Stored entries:
--- --- ---

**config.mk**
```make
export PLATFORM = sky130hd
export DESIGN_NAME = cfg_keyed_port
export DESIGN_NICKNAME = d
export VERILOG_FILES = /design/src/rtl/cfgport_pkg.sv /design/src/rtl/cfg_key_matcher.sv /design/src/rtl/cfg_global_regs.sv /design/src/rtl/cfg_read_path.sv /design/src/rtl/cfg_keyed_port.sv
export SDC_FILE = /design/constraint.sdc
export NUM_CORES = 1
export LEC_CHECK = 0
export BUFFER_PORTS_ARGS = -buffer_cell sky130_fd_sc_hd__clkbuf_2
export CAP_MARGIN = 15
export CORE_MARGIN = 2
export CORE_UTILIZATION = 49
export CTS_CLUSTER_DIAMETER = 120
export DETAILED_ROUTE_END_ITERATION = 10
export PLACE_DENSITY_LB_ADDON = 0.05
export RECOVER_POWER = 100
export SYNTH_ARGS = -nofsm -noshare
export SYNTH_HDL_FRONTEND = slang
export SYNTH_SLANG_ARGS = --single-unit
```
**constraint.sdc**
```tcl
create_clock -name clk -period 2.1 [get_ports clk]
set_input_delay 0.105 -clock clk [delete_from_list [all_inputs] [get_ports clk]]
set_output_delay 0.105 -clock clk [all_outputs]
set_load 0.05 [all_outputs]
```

--- --- ---

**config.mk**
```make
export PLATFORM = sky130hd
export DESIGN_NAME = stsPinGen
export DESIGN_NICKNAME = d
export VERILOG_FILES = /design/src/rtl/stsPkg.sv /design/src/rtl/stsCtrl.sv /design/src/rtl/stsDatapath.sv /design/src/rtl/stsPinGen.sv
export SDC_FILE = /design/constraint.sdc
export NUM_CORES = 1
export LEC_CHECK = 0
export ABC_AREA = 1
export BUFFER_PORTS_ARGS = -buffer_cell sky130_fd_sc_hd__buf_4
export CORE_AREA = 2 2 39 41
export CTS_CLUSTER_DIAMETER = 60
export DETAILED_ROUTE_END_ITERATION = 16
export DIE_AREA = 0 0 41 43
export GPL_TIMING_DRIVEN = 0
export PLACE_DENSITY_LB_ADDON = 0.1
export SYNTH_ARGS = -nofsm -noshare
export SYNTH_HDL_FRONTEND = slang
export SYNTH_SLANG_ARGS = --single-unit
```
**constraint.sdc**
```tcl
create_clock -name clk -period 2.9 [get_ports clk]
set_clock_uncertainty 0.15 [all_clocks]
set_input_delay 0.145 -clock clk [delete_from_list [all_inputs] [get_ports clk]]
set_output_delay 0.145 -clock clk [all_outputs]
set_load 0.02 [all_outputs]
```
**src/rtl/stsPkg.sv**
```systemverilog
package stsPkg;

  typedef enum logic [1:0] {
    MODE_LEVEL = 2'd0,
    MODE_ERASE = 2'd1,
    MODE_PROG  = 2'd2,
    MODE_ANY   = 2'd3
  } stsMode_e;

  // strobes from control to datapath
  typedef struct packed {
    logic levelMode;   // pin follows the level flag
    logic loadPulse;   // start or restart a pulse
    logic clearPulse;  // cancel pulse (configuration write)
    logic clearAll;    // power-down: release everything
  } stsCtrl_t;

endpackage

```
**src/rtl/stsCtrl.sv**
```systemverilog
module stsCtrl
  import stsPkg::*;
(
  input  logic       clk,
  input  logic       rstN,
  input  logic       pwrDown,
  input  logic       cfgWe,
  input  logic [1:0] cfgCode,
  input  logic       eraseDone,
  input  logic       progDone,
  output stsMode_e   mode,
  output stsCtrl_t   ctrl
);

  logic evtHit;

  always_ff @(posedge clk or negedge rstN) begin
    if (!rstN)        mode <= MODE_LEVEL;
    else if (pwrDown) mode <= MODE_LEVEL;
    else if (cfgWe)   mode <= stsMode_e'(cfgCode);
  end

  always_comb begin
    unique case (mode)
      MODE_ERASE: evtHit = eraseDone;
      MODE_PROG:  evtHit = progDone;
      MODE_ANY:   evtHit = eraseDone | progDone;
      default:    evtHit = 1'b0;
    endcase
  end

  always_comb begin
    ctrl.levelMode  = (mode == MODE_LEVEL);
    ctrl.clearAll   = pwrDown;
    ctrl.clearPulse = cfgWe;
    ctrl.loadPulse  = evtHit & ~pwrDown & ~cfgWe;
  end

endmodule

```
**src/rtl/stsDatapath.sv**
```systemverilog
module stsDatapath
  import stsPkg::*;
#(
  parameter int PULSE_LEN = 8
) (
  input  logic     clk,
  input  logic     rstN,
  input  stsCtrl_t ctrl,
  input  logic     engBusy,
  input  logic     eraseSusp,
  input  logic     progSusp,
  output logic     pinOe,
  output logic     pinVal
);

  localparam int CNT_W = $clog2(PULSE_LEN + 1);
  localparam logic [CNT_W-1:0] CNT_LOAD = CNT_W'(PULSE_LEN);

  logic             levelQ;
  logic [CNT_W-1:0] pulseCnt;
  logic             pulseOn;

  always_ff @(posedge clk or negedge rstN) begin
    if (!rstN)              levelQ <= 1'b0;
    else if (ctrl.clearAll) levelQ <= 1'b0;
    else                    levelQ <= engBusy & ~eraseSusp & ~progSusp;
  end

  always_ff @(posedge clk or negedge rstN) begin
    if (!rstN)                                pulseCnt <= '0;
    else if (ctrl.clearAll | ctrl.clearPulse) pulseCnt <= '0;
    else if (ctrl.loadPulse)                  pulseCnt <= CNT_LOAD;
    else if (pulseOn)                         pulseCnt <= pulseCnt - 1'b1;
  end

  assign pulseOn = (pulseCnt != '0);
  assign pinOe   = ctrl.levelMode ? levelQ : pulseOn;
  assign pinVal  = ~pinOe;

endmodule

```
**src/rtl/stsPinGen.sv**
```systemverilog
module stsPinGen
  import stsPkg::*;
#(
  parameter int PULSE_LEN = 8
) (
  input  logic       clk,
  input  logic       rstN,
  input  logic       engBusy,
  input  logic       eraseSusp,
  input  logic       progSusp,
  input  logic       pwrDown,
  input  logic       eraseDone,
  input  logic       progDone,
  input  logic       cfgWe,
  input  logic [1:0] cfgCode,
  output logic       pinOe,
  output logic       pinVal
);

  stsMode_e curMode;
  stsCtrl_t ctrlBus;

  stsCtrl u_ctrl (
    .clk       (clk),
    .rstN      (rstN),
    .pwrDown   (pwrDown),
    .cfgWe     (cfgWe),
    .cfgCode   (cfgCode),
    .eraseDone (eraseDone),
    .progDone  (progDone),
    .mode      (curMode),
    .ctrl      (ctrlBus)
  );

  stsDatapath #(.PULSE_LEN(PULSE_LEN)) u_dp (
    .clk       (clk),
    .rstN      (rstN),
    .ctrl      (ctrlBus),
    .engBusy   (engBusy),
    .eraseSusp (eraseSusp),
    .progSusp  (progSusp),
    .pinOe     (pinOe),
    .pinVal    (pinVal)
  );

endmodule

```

--- --- ---

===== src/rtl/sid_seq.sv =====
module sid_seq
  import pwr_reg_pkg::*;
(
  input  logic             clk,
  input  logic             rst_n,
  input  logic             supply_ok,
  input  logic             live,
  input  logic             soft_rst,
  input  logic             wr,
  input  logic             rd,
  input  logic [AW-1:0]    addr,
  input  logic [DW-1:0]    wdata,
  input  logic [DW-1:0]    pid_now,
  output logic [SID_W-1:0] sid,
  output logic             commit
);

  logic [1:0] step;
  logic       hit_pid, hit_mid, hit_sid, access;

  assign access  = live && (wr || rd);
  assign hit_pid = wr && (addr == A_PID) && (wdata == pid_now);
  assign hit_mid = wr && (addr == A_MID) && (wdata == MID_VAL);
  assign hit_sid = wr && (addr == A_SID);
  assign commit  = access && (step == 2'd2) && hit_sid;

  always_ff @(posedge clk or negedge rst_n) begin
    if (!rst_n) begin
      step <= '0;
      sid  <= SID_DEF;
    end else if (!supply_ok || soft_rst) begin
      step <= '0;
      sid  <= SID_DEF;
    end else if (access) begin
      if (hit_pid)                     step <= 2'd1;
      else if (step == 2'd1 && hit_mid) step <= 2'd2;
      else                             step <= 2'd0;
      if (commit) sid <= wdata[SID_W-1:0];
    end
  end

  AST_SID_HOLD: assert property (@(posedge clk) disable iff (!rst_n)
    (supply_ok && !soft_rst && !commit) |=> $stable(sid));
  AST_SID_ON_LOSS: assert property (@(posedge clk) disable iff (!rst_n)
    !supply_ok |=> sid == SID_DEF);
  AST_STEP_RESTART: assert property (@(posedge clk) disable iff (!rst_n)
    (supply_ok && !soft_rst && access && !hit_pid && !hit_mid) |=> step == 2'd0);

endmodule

--- --- ---

_Task to carry out_: Give the number of lines above that hold the word "progDone", and nothing more.

_Solution to the problem_: 5